Consideró lamentable el episodio y aseguró que no afecta al consumidor uruguayo, por lo que no se tomó ninguna medida excepcional al respecto. No obstante, reconoció que aún “es difícil evaluar la repercusión” que el caso tendrá en el mercado uruguayo.
SUSPENSIONES
Mientras tanto el escándalo se extiende. Este martes el Servicio Nacional de Sanidad, Inocuidad y Calidad Agroalimentaria de México (Senasica) anunció que su país suspende desde el 19 de marzo todas las importaciones de productos pecuarios de Brasil hasta que las entidades sanitarias de ese país le proporcionen «evidencias científicas y garantías suficientes de calidad e inocuidad» de sus productos.
México no es el primer país que ha adoptado estas medidas. La oficina federal de Seguridad Alimentaria y Veterinaria de Suiza canceló este martes importaciones de carne provenientes de cuatro instalaciones brasileñas, indicó Reuters.
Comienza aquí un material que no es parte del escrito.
[config.mk]
export PLATFORM = sky130hd
export DESIGN_NAME = dispatch_ctrl
export DESIGN_NICKNAME = d
export VERILOG_FILES = /design/src/rtl/dispatch_ctrl_pkg.sv /design/src/rtl/dispatch_ctrl_iq.sv /design/src/rtl/dispatch_ctrl.sv
export SDC_FILE = /design/constraint.sdc
export NUM_CORES = 1
export LEC_CHECK = 0
export ABC_AREA = 0
export CORE_MARGIN = 1
export CORE_UTILIZATION = 36
export CTS_CLUSTER_DIAMETER = 150
export DETAILED_ROUTE_END_ITERATION = 12
export GPL_ROUTABILITY_DRIVEN = 1
export MAX_ROUTING_LAYER = met4
export SLEW_MARGIN = 20
export SYNTH_ARGS = -nofsm -noshare
export SYNTH_HDL_FRONTEND = slang
export SYNTH_HIERARCHICAL = 1
export SYNTH_SLANG_ARGS = --single-unit
[constraint.sdc]
create_clock -name clk -period 7.8 [get_ports clk]
set_input_delay 1.56 -clock clk [delete_from_list [all_inputs] [get_ports clk]]
set_output_delay 1.56 -clock clk [all_outputs]
set_load 0.01 [all_outputs]
[src/rtl/dispatch_ctrl_pkg.sv]
// dispatch_ctrl_pkg: shared widths, op enums (LB..SW contiguous), IQ entry and dispatch payload types
package dispatch_ctrl_pkg;
  localparam int INS_LEN = 32;
  localparam int ADDR_LEN = 32;
  localparam int DATA_LEN = 32;
  localparam int REG_LEN = 5;
  localparam int OPENUM_LEN = 6;
  localparam int DEF_IQ_DEPTH = 8;
  localparam int DEF_IQ_AW = 3;
  localparam int DEF_ROB_ID_LEN = 4;
  localparam logic [OPENUM_LEN-1:0] OPENUM_NOP = 6'd0;
  localparam logic [OPENUM_LEN-1:0] OPENUM_LUI = 6'd1;
  localparam logic [OPENUM_LEN-1:0] OPENUM_AUIPC = 6'd2;
  localparam logic [OPENUM_LEN-1:0] OPENUM_JAL = 6'd3;
  localparam logic [OPENUM_LEN-1:0] OPENUM_JALR = 6'd4;
  localparam logic [OPENUM_LEN-1:0] OPENUM_BEQ = 6'd5;
  localparam logic [OPENUM_LEN-1:0] OPENUM_BNE = 6'd6;
  localparam logic [OPENUM_LEN-1:0] OPENUM_BLT = 6'd7;
  localparam logic [OPENUM_LEN-1:0] OPENUM_BGE = 6'd8;
  localparam logic [OPENUM_LEN-1:0] OPENUM_BLTU = 6'd9;
  localparam logic [OPENUM_LEN-1:0] OPENUM_BGEU = 6'd10;
  localparam logic [OPENUM_LEN-1:0] OPENUM_LB = 6'd11;
  localparam logic [OPENUM_LEN-1:0] OPENUM_LH = 6'd12;
  localparam logic [OPENUM_LEN-1:0] OPENUM_LW = 6'd13;
  localparam logic [OPENUM_LEN-1:0] OPENUM_LBU = 6'd14;
  localparam logic [OPENUM_LEN-1:0] OPENUM_LHU = 6'd15;
  localparam logic [OPENUM_LEN-1:0] OPENUM_SB = 6'd16;
  localparam logic [OPENUM_LEN-1:0] OPENUM_SH = 6'd17;
  localparam logic [OPENUM_LEN-1:0] OPENUM_SW = 6'd18;
  localparam logic [OPENUM_LEN-1:0] OPENUM_ADDI = 6'd19;
  localparam logic [OPENUM_LEN-1:0] OPENUM_ADD = 6'd28;
  localparam logic [OPENUM_LEN-1:0] OPENUM_LS_LO = OPENUM_LB;
  localparam logic [OPENUM_LEN-1:0] OPENUM_LS_HI = OPENUM_SW;
  typedef struct packed {
    logic [INS_LEN-1:0]  inst;
    logic [ADDR_LEN-1:0] pc;
    logic                pred_jump;
  } iq_entry_t;
  typedef struct packed {
    logic [OPENUM_LEN-1:0] op_enum;
    logic [REG_LEN-1:0]    rd;
    logic [REG_LEN-1:0]    rs1;
    logic [REG_LEN-1:0]    rs2;
    logic [DATA_LEN-1:0]   imm;
    logic [ADDR_LEN-1:0]   pc;
    logic                  pred_jump;
  } disp_payload_t;
  function automatic logic is_ls_op(input logic [OPENUM_LEN-1:0] op);
    return op >= OPENUM_LS_LO && op <= OPENUM_LS_HI;
  endfunction
endpackage

[src/rtl/dispatch_ctrl_iq.sv]
// inst_queue: circular instruction buffer; clk/rst/rdy/flush/enq/deq/wr_entry in, head_entry/empty/iq_full/count out
module inst_queue
  import dispatch_ctrl_pkg::*;
#(
  parameter int IQ_DEPTH = DEF_IQ_DEPTH,
  parameter int IQ_AW = DEF_IQ_AW
) (
  input  logic            clk,
  input  logic            rst,
  input  logic            rdy,
  input  logic            flush,
  input  logic            enq,
  input  logic            deq,
  input  iq_entry_t       wr_entry,
  output iq_entry_t       head_entry,
  output logic            empty,
  output logic            iq_full,
  output logic [IQ_AW:0]  count
);
  localparam logic [IQ_AW:0] CAP = (IQ_AW+1)'(IQ_DEPTH);
  localparam logic [IQ_AW:0] CAP_M1 = (IQ_AW+1)'(IQ_DEPTH - 1);
  iq_entry_t mem [IQ_DEPTH];
  logic [IQ_AW-1:0] head, tail;
  logic enq_ok;
  logic [IQ_AW:0] count_nx;
  assign enq_ok = enq && count != CAP;
  assign count_nx = count + (IQ_AW+1)'(enq_ok) - (IQ_AW+1)'(deq);
  assign head_entry = mem[head];
  assign empty = count == '0;
  always_ff @(posedge clk)
    if (rdy && enq_ok) mem[tail] <= wr_entry;
  always_ff @(posedge clk)
    if (rst || (rdy && flush)) begin
      head <= '0;
      tail <= '0;
      count <= '0;
      iq_full <= 1'b0;
    end else if (rdy) begin
      if (enq_ok) tail <= tail + IQ_AW'(1);
      if (deq) head <= head + IQ_AW'(1);
      count <= count_nx;
      iq_full <= count_nx >= CAP_M1;
    end
  always_ff @(posedge clk)
    if (!rst && rdy && !flush && enq)
      assert (count != CAP) else $error("inst_queue: enqueue while full, entry dropped");
endmodule

[src/rtl/dispatch_ctrl.sv]
// dispatch_ctrl: IQ-backed issue sequencer; fetch in, head_inst/dec_* decode loop, registered RS/LSB/ROB dispatch out
module dispatch_ctrl
  import dispatch_ctrl_pkg::*;
#(
  parameter int IQ_DEPTH = DEF_IQ_DEPTH,
  parameter int IQ_AW = DEF_IQ_AW,
  parameter int ROB_ID_LEN = DEF_ROB_ID_LEN
) (
  input  logic                  clk,
  input  logic                  rst,
  input  logic                  rdy,
  input  logic                  rollback,
  input  logic                  if_valid,
  input  logic [INS_LEN-1:0]    if_inst,
  input  logic [ADDR_LEN-1:0]   if_pc,
  input  logic                  if_pred_jump,
  output logic                  iq_full,
  output logic [INS_LEN-1:0]    head_inst,
  input  logic [OPENUM_LEN-1:0] dec_op_enum,
  input  logic [REG_LEN-1:0]    dec_rd,
  input  logic [REG_LEN-1:0]    dec_rs1,
  input  logic [REG_LEN-1:0]    dec_rs2,
  input  logic [DATA_LEN-1:0]   dec_imm,
  input  logic                  rob_full,
  input  logic                  rs_full,
  input  logic                  lsb_full,
  input  logic [ROB_ID_LEN-1:0] rob_free_tag,
  output logic                  disp_rob_valid,
  output logic                  disp_rs_valid,
  output logic                  disp_lsb_valid,
  output logic [OPENUM_LEN-1:0] disp_op_enum,
  output logic [REG_LEN-1:0]    disp_rd,
  output logic [REG_LEN-1:0]    disp_rs1,
  output logic [REG_LEN-1:0]    disp_rs2,
  output logic [DATA_LEN-1:0]   disp_imm,
  output logic [ADDR_LEN-1:0]   disp_pc,
  output logic                  disp_pred_jump,
  output logic [ROB_ID_LEN-1:0] disp_rob_tag
);
  iq_entry_t head_entry;
  disp_payload_t pay;
  logic empty, enq, is_ls, is_nop, base, go, drop;
  logic [IQ_AW:0] count;
  assign enq = rdy && if_valid && !rollback;
  inst_queue #(.IQ_DEPTH(IQ_DEPTH), .IQ_AW(IQ_AW)) u_iq (
    .clk(clk),
    .rst(rst),
    .rdy(rdy),
    .flush(rollback),
    .enq(enq),
    .deq(go || drop),
    .wr_entry('{inst: if_inst, pc: if_pc, pred_jump: if_pred_jump}),
    .head_entry(head_entry),
    .empty(empty),
    .iq_full(iq_full),
    .count(count)
  );
  assign head_inst = head_entry.inst;
  always_comb begin
    is_ls = is_ls_op(dec_op_enum);
    is_nop = dec_op_enum == OPENUM_NOP;
    base = rdy && !rollback && !empty;
    go = base && !is_nop && !rob_full && (is_ls ? !lsb_full : !rs_full);
    drop = base && is_nop;
  end
  always_ff @(posedge clk)
    if (rst) begin
      disp_rob_valid <= 1'b0;
      disp_rs_valid <= 1'b0;
      disp_lsb_valid <= 1'b0;
      pay <= '0;
      disp_rob_tag <= '0;
    end else begin
      disp_rob_valid <= go;
      disp_rs_valid <= go && !is_ls;
      disp_lsb_valid <= go && is_ls;
      if (go) begin
        pay <= '{op_enum: dec_op_enum, rd: dec_rd, rs1: dec_rs1, rs2: dec_rs2, imm: dec_imm,
                 pc: head_entry.pc, pred_jump: head_entry.pred_jump};
        disp_rob_tag <= rob_free_tag;
      end
    end
  assign disp_op_enum = pay.op_enum;
  assign disp_rd = pay.rd;
  assign disp_rs1 = pay.rs1;
  assign disp_rs2 = pay.rs2;
  assign disp_imm = pay.imm;
  assign disp_pc = pay.pc;
  assign disp_pred_jump = pay.pred_jump;
endmodule
==> qor.yml <==
setup_path:
  crit_slowest_cell: "clkdlybuf4s50_1"
  startpoint_type: "input pin"
  end_kind: "register"
  worstRegToRegCells: 15
  path_max_fanout: 47
  cpLargestDelayFamily: "compound AO/OA/AOI/OAI gates"
  max_stage_delay_ns: 0.82
  crit_type: "in -> reg"
  worstPathCellList: "clkdlybuf4s50_1, or3b_1, a2111oi_1, mux2_8, o21bai_1, ha_1, inv_1, ha_1, inv_1, fa_1, xnor2_1, nand3b_1, a311oi_1"
  r2r-end: "u_iq/iq_full"
  critPathRequiredTime_ns: 8.31
  critPathArrivalTime_ns: 5.86
  crit_buf_inv: 3
  r2r_slack_ns: 3.53
  r2r_start: "u_iq/count[2]"
power:
  cellPowerDensity_mw_per_mm2: 238
  intPower_mw: 5.78
  power_switching_mw: 1.43
  pwr-share-clk_pct: 46.3
  ir_drop_mv: 0.133
  p_seq_share_pct: 50.5
  p_comb_share_pct: 3.2
  swShare_pct: 19.8
  p_leak_nw: 9.39
yosys:
  synth.cell_area_mm2: 0.0245
  seq_area_frac_synth_pct: 72.5
  avgSynthCellArea_um2: 19.7
  yosysWarnings: 6
  ys_seq_elements: 627
  synthCells: 1242
  yosysUniqueCellTypes: 36
  synthesis.nets: 1381
place:
  dpl.hpwl_mm: 29.8
  port-buffer-count: 255
  routabilityCongestion: 0.765
flow_run:
  drv_cap: 0
clock_tree:
  cts-root-buf: "clkbuf_16"
  insertion_delay_ns: 0.60
  cts_sinks: 627
  cts_setup_buffers: 0
  cts_tree: "yes"
  cts_resized: 0
  path_clk_slew_ns: 0.06
  htreeDepth: 3
  numCtsBuffers: 71
  cts_hold_buf: 0
  clockBufferDepth: 3
timing:
  setup_viol: 0
  report.final.hold_viol_count: 0
  period_share_pct: 68.5
  hold_slack_ns: 0.471
  skew_ns: 0.0154
  fmax_ghz: 0.187
  grt_setup_unrepaired: "false"
  worst_pin_slew_ns: 0.945
  slew_headroom_pct: 36.9
  min_period_ns: 5.34
  tns_ns: 0
  drv_slew: 0
final_layout:
  nNetsFinal: 1665
  final_cell_mix: "520 x edfxtp_1, 254 x clkdlybuf4s50_1, 184 x nand2b_1"
  drive_gt1_share_pct: 21.3
  fin_util_pct: 45.0
  final_common_cell: "edfxtp_1"
  area_delta_synth_final_pct: 23.6
global_route:
  grt_first_pass_wirelength_mm: 80.9
  antenna_found_initial: 6
  grtUsageTotal_pct: 16.0
  grt_start_max_net_pins: 96
  grt_pass1_vias: 12946
  gr-total-overflow: 0
die:
  die_area_mm2: 0.0691
  fp-row-count: 95
  dieHeight_um: 263
  die_w_um: 263
  start_util_pct: 36.4
  ios: 256
  coreArea_mm2: 0.0673
worst_hold_path:
  hp-class: "reg -> reg"
  hold_end: "disp_rs2[0]"
  hp-start: "disp_rs2[0]"
  min_path_cells: 2
outcome:
  status: "finished, final reports clean"
routing:
  avgViaCountPerCell: 4.86
  firstDrtPassIters: 5
  final_antenna_net_count: 0
  wl_per_cell_um: 21.4
  drt_iter0_drc: 714
  route.detailed.drc: 0
  drt-total-wl_mm: 52.8
  dr_total_vias: 11976
==> sequential cells by signal, indices dropped and copies added (netlist names), named ones only <==
signal          count
disp_imm           32
disp_lsb_valid      1
disp_op_enum        6
disp_pc            32
disp_pred_jump      1
disp_rd             5
disp_rob_tag        4
disp_rob_valid      1
disp_rs1            5
disp_rs2            5
disp_rs_valid       1
u_iq/count          4
u_iq/head           3
u_iq/iq_full        1
u_iq/mem          520
u_iq/tail           3
==> cell families after synthesis <==
logic type | count (synthesis) | share of synthesized area [%]
adder cells (fa/ha/maj) | 9 | 0.490
buffers and inverters | 74 | 2.10
AND/OR/NAND/NOR | 225 | 5.54
flip-flops | 627 | 72.5
multiplexers | 290 | 18.8
XOR/XNOR | 5 | 0.179
AO/OA/AOI/OAI | 12 | 0.352
==> layout make-up <==
cell class                 count  area, µm²
fill                        5712      37000
sequential                   627      17800
multi-input combinational    541       6290
timing repair buffer         279       2740
clock buffer                  99       2030
tap                          873       1090
clock inverter                33        329
inverter                       6       22.5
antenna                        7       17.5
==> cell usage after synthesis, drive strengths merged <==
master   number  area share [%]
edfxtp      520              64
nand2b      184             4.7
mux4        130              12
dfxtp       107             8.7
mux2i        93             3.8
mux2         67             3.1
clkbuf       37            0.57
buf          31             1.4
nor2         18            0.28
ha            8            0.41
nand2         7            0.11
inv           6           0.092
a21oi         4           0.082
nor3b         4            0.12
xnor2         3            0.11
a2111oi       2           0.082
a211oi        2           0.061
a21o          2           0.061
nand3         2           0.041
nor3          2           0.041
or3b          2           0.072
xor2          2           0.072
a311oi        1           0.036
and3          1           0.026
and3b         1           0.036
and4          1           0.036
fa            1           0.082
nand3b        1           0.031
nor2b         1           0.026
nor4          1           0.026
o21bai        1           0.031
==> worst min-delay path, cell delays in order (launching register included) <==
cell and delay (ns):
dfxtp_1 0.30, nand2b_1 0.06, mux2i_1 0.06
==> routing by layer <==
| metal | vias up | global-route usage (%) | routed length (µm) |
|---|---|---|---|
| met4 | 0 | 4.69 | 881 |
| li1 | 5451 | - | - |
| met5 | - | - | 0 |
| met3 | 70 | 3.88 | 3200 |
| met2 | 327 | 25.0 | 25000 |
| met1 | 6128 | 20.8 | 23800 |
==> metrics by stage <==
stage	power, mW	instance area (µm²)	setup WS (ns)	cells
6_report	7.21	30300	2.46	2465
5_1_grt	7.46	30300	2.04	2464
4_1_cts	7.32	30300	2.49	2458
3_5_place_dp	3.95	27900	1.83	2326
3_3_place_gp	3.94	27900	1.96	2326
2_1_floorplan	3.81	24500	0.741	1242
==> power by group through the flow <==
stage	Sequential (mW)	Clock [mW]	Combinational [mW]
5_1_grt	3.64	3.56	0.250
3_3_place_gp	3.71	0	0.226
2_1_floorplan	3.72	0	0.0924
3_5_place_dp	3.72	0	0.232
6_report	3.64	3.34	0.230
4_1_cts	3.64	3.44	0.234
==> how the worst max path moves through the flow <==
stage | from | end | slack [ns] | cells after the start
after detailed placement | rdy | u_iq/iq_full | 1.83 | 13
after global placement | rdy | u_iq/iq_full | 1.96 | 13
after global routing | rdy | u_iq/iq_full | 2.04 | 13
final | rdy | u_iq/iq_full | 2.46 | 13
after floorplan | rdy | u_iq/mem[0][0] | 0.74 | 5
after CTS | rdy | u_iq/iq_full | 2.49 | 13
Power figures use the tool's default switching activity.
Un día antes, China y la Unión Europea también suspendieron las importaciones de carne de Brasil, a raíz de las informaciones sobre inspectores brasileños que reciben sobornos y permiten ventas de productos adulterados.
El ministro de Agricultura de Brasil, Blairo Maggi, que achaca el escándalo a casos aislados que no reflejan la situación en toda la industria, calificó de «desastre» la posible suspensión global de importaciones brasileñas. «Rezo, espero y trabajo para que esto no ocurra», declaró.